-- Opening Marker --
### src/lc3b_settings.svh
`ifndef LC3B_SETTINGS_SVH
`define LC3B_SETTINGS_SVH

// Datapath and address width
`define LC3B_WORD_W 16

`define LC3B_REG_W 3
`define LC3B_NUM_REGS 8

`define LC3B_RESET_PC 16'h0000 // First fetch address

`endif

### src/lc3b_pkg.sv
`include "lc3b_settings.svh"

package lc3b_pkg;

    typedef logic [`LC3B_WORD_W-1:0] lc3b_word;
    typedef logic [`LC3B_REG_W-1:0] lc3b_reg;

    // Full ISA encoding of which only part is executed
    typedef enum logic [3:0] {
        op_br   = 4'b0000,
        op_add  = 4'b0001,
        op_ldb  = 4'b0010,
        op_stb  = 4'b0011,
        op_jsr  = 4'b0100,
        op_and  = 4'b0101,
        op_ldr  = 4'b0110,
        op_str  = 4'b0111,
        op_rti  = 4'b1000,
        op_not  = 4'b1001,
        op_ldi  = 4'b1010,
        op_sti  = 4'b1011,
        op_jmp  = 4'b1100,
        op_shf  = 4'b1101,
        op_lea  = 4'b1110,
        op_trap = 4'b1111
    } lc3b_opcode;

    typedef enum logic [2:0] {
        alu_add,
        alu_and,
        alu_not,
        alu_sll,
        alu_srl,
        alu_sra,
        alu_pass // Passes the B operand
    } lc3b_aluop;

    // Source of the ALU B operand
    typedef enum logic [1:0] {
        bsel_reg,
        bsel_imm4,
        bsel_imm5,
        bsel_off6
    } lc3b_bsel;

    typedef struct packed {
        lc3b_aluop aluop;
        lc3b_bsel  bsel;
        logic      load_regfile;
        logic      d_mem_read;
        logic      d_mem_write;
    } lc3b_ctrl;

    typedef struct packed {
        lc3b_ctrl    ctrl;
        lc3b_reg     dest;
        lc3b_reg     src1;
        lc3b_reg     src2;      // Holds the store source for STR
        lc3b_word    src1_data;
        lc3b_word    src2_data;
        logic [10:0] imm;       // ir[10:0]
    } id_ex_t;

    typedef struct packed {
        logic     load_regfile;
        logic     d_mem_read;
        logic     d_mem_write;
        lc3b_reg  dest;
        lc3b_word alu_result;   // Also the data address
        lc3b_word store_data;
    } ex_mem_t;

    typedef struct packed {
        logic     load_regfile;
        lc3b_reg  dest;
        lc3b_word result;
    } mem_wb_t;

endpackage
-- Closing Marker --
-- Opening Marker --
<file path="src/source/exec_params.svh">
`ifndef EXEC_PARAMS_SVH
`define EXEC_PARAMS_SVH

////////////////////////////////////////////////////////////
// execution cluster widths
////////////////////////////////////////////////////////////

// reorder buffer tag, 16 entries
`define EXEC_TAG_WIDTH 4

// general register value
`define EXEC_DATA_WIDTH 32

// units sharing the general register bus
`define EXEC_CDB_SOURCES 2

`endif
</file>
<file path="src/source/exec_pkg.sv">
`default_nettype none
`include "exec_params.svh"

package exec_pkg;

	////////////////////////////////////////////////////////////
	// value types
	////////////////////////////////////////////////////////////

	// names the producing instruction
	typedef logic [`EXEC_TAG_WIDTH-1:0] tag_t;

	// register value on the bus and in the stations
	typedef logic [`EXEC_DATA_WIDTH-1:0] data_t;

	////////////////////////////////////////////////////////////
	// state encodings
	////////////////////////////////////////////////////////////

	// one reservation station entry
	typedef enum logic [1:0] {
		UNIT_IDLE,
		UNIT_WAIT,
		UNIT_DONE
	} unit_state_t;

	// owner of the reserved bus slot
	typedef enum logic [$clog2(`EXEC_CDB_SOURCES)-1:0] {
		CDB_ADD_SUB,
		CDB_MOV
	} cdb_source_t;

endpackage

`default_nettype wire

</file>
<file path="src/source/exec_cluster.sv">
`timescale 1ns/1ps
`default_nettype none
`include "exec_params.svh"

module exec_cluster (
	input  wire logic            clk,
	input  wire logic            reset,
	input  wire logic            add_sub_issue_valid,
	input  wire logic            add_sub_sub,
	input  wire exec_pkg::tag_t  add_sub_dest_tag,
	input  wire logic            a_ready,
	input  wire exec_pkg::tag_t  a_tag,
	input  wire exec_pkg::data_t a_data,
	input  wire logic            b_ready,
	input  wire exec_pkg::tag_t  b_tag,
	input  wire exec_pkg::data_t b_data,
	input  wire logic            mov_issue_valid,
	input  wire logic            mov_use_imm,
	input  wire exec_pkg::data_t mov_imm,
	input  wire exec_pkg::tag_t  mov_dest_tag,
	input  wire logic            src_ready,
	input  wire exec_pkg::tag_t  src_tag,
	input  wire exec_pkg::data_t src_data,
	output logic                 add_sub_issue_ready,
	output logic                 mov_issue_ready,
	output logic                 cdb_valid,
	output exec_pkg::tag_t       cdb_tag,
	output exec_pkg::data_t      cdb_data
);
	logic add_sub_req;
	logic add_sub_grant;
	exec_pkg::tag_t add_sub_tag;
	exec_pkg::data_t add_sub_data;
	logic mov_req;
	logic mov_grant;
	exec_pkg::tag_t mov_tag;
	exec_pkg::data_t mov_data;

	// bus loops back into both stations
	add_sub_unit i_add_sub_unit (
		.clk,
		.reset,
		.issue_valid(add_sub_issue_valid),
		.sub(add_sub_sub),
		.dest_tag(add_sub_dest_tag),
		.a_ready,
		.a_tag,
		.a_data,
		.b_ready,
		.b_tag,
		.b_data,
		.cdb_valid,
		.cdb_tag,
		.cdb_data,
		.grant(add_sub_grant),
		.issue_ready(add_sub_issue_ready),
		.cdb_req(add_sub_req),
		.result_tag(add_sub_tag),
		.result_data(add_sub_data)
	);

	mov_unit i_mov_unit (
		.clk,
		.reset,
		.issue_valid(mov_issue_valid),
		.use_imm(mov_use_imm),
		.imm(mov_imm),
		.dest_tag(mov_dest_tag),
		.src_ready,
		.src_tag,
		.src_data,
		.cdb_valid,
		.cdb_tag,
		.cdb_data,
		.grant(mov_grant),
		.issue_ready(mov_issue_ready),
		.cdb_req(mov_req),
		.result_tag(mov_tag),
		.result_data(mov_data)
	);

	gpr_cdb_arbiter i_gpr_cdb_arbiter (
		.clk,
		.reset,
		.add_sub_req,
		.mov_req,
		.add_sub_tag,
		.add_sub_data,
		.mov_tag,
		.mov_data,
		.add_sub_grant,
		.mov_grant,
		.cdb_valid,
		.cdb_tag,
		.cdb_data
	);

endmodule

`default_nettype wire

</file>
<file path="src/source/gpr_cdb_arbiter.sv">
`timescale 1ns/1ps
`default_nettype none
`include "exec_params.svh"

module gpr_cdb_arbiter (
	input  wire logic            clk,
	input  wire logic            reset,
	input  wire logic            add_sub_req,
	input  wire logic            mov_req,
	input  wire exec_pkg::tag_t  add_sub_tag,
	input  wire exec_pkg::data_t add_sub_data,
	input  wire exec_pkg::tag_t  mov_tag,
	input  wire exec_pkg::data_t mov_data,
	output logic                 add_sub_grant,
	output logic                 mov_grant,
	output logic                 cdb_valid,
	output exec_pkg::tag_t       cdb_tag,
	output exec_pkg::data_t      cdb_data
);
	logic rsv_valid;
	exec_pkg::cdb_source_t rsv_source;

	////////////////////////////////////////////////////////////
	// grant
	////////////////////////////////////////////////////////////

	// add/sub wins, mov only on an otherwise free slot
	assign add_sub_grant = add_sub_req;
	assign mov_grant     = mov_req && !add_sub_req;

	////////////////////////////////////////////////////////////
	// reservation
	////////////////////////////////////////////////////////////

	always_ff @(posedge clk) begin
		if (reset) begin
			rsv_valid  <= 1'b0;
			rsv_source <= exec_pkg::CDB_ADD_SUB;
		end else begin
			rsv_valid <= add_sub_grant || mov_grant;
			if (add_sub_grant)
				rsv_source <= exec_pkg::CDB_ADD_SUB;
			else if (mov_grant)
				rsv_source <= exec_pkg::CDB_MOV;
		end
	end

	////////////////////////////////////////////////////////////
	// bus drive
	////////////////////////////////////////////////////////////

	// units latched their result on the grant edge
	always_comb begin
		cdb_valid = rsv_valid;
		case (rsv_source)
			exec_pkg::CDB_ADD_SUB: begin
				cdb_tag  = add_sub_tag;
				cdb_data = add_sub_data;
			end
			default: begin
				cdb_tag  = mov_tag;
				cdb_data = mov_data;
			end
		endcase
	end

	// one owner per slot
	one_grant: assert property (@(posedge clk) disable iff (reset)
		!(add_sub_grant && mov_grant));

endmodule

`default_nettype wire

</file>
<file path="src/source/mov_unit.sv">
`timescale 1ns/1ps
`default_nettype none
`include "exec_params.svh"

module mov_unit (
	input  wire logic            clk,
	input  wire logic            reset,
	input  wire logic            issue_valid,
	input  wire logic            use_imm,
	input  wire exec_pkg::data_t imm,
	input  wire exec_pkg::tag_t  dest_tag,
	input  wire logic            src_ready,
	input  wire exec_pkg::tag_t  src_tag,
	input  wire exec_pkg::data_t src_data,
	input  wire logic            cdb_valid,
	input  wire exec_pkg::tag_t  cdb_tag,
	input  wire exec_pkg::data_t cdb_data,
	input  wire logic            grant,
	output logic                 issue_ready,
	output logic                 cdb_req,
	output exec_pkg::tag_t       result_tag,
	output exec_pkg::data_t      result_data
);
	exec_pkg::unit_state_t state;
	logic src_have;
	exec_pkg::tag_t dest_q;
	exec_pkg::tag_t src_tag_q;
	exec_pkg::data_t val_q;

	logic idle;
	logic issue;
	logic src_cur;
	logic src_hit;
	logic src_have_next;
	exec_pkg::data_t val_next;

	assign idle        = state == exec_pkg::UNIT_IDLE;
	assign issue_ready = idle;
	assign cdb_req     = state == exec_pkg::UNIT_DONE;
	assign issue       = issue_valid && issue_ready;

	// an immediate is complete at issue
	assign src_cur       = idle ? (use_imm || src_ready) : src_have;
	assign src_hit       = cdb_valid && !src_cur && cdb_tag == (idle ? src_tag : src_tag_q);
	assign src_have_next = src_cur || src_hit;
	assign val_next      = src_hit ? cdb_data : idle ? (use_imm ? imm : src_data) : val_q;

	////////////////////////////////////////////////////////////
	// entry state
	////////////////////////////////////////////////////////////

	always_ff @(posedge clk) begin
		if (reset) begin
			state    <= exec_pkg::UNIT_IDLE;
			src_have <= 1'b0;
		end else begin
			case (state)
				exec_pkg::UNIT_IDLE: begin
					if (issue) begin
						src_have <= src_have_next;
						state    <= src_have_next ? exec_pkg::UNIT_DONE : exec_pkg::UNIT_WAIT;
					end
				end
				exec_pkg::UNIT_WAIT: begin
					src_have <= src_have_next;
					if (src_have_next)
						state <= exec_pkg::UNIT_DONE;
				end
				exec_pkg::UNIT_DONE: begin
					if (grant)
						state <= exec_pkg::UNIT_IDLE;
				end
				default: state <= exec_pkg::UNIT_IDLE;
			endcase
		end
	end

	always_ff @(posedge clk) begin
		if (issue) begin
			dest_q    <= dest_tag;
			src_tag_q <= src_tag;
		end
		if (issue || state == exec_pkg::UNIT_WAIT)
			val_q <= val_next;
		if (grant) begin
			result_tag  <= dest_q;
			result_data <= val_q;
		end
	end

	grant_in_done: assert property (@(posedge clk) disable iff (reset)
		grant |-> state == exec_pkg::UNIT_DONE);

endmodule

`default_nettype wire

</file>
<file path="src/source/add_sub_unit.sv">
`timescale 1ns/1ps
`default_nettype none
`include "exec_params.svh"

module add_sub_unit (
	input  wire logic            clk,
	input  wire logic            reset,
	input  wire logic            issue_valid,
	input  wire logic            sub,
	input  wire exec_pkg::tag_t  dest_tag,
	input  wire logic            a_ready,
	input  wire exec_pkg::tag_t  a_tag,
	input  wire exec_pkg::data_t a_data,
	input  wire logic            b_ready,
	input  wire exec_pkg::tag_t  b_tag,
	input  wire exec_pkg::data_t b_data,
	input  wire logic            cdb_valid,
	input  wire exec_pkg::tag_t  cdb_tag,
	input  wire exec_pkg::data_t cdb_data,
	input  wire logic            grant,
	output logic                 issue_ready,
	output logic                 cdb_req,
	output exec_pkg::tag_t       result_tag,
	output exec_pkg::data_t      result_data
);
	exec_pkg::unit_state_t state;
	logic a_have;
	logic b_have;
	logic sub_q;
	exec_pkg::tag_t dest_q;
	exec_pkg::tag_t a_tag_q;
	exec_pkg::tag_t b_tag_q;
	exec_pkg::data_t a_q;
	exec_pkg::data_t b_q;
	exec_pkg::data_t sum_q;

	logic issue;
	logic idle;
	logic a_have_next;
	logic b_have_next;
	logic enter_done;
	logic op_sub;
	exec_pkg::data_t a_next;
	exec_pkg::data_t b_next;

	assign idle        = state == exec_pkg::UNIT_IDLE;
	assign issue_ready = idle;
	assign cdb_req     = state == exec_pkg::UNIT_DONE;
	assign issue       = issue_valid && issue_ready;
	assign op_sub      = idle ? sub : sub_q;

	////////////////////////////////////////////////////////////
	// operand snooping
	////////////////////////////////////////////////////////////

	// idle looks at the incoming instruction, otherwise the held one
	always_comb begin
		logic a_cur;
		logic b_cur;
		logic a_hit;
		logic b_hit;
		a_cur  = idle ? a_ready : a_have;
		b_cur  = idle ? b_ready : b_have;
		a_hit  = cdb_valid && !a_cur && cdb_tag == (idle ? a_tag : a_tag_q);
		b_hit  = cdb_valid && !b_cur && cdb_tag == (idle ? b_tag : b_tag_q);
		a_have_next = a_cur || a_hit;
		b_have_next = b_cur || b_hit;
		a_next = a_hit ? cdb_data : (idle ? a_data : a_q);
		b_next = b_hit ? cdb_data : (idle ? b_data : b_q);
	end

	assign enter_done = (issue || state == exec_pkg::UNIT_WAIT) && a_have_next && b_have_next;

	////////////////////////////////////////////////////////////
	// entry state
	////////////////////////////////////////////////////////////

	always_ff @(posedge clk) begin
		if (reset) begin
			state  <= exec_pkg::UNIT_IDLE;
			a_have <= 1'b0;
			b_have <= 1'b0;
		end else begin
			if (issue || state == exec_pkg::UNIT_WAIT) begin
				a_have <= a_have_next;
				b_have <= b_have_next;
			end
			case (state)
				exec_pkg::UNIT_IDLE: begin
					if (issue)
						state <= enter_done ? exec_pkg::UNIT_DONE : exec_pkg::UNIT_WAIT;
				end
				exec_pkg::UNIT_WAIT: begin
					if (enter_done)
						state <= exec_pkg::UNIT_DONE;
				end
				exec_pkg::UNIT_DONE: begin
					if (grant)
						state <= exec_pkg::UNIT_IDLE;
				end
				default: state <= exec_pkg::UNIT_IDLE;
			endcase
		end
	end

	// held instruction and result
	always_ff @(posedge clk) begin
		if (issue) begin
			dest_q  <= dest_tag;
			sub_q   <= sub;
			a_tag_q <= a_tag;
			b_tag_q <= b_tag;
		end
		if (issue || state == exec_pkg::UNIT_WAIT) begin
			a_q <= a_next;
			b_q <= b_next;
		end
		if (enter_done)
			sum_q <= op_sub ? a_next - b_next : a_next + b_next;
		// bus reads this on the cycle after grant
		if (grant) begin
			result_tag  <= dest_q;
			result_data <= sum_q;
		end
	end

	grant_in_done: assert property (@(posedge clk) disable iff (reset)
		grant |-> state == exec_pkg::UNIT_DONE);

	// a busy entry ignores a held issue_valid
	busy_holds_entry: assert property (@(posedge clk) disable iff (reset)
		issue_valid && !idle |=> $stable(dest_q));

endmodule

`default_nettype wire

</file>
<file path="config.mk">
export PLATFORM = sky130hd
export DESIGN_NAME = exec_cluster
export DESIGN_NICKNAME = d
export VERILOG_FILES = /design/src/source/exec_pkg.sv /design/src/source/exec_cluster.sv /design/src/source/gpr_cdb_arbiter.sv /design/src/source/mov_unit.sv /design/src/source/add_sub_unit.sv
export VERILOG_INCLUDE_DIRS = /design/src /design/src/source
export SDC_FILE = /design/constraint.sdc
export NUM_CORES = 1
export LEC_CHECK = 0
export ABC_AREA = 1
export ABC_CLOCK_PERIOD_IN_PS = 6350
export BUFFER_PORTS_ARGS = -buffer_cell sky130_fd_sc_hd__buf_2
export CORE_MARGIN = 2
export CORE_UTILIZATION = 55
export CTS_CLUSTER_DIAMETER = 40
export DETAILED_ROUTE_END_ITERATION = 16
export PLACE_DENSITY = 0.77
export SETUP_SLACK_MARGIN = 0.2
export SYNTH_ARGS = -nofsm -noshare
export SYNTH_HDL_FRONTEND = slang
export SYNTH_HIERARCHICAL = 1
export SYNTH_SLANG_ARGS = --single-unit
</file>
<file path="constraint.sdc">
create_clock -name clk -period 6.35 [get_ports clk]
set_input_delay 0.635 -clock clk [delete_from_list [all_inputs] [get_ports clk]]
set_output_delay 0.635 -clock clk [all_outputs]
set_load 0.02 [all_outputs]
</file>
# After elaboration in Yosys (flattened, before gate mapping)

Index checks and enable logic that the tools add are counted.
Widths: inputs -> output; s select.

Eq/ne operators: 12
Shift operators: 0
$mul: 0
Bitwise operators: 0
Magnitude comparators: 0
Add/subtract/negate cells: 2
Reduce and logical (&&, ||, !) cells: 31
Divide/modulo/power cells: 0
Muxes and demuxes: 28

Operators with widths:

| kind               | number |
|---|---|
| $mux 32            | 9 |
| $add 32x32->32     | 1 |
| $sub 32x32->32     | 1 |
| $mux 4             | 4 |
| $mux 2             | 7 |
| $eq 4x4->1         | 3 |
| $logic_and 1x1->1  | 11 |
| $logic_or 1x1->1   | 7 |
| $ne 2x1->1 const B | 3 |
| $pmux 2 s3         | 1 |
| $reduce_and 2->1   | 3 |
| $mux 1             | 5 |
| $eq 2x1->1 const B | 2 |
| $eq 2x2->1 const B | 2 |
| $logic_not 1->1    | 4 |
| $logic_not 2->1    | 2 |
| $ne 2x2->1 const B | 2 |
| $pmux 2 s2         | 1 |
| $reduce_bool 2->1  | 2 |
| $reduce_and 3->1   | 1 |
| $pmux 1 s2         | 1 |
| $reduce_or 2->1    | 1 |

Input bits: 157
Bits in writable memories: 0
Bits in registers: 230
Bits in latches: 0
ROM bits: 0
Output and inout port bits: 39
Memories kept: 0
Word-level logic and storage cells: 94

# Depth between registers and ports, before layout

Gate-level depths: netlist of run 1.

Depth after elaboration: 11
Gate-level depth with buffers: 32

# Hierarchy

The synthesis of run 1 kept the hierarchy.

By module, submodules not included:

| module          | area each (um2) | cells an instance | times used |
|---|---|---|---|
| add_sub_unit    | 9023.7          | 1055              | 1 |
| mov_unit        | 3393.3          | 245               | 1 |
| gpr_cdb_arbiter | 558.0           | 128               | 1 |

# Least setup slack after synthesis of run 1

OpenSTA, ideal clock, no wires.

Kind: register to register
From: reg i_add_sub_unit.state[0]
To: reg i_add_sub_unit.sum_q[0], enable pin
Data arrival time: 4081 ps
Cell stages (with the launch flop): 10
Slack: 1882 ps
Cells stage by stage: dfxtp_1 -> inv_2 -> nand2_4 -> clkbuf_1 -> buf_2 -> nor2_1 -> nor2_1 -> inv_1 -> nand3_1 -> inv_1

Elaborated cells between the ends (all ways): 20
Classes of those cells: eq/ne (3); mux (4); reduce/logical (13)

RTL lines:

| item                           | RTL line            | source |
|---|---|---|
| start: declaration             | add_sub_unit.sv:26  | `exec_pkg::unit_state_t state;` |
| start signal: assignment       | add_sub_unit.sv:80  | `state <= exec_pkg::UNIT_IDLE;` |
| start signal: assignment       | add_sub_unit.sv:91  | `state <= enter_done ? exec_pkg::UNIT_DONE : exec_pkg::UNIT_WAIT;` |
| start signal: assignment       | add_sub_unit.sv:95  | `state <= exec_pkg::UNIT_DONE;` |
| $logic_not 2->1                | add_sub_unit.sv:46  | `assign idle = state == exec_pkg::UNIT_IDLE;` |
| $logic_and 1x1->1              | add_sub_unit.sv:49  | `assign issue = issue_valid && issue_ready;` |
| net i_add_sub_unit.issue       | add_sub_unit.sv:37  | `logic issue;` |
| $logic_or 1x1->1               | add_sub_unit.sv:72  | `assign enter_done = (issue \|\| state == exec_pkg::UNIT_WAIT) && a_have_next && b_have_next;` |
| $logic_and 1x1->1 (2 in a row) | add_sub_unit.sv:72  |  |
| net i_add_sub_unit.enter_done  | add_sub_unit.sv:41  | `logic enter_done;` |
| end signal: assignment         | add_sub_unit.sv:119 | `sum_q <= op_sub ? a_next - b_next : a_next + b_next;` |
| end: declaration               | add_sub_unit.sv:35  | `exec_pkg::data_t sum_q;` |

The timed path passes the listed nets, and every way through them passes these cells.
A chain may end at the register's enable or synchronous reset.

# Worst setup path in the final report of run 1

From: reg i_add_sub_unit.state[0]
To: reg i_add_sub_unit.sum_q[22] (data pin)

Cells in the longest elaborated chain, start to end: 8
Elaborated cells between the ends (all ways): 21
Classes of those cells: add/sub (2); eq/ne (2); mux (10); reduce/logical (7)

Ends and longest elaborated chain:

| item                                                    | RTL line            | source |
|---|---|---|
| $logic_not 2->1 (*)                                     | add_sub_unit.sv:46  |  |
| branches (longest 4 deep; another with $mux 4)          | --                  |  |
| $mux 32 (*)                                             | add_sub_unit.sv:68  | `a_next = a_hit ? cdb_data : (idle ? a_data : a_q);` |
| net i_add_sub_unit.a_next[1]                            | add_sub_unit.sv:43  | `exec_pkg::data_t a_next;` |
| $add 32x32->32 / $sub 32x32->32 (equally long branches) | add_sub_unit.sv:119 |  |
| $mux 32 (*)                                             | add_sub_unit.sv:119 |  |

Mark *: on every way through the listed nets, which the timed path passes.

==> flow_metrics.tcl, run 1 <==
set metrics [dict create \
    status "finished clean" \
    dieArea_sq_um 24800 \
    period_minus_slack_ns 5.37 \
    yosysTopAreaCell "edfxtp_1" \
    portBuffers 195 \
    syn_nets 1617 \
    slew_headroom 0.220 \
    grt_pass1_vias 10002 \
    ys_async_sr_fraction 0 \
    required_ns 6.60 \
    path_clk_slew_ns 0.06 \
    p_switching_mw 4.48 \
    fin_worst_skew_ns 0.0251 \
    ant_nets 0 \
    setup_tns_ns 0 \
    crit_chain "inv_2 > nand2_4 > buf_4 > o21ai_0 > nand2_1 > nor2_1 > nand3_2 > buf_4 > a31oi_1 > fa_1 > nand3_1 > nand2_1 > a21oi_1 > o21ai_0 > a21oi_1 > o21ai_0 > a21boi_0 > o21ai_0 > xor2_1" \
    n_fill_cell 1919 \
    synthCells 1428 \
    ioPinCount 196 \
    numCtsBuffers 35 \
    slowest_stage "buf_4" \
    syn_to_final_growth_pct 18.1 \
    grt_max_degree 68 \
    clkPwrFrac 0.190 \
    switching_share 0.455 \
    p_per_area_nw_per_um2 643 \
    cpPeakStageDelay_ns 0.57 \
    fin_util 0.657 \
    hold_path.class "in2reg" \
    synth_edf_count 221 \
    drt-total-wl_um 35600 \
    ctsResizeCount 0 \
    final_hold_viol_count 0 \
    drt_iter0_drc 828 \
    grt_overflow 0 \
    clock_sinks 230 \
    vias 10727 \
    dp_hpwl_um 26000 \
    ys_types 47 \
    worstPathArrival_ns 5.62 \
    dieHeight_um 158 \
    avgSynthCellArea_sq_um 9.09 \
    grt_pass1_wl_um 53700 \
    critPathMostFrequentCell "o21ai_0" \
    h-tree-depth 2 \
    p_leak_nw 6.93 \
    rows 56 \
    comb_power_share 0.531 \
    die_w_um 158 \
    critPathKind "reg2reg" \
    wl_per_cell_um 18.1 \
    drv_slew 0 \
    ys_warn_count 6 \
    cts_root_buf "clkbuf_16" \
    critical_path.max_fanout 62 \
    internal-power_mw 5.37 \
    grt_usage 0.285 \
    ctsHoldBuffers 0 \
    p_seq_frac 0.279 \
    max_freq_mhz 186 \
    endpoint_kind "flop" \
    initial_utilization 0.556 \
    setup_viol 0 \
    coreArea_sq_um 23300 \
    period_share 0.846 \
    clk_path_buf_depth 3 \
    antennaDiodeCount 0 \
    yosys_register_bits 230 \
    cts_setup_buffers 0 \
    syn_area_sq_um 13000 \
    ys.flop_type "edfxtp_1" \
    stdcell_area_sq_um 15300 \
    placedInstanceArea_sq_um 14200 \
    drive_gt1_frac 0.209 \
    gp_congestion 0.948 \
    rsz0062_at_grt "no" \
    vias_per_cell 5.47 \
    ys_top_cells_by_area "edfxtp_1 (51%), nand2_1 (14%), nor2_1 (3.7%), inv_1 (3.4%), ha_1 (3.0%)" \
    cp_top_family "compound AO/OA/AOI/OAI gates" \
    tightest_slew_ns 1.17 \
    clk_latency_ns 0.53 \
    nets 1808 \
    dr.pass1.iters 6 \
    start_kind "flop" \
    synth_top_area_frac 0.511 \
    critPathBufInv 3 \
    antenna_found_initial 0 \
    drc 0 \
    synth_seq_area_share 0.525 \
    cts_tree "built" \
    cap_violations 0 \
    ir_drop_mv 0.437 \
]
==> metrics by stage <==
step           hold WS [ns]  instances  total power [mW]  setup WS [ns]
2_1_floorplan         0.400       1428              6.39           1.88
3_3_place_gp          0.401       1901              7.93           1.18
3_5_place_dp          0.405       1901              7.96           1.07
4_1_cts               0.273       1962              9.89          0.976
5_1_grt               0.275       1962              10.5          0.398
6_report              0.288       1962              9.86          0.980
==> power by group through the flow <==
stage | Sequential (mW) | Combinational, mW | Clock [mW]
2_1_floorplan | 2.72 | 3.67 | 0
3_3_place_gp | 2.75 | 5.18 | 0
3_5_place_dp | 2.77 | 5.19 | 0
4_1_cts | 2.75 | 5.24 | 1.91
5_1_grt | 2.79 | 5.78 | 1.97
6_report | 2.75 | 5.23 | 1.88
-- Closing Marker --
** Exercise **
The word "logical": say how many lines of the records hold it, and give nothing but the number.

** Exercise answer **
3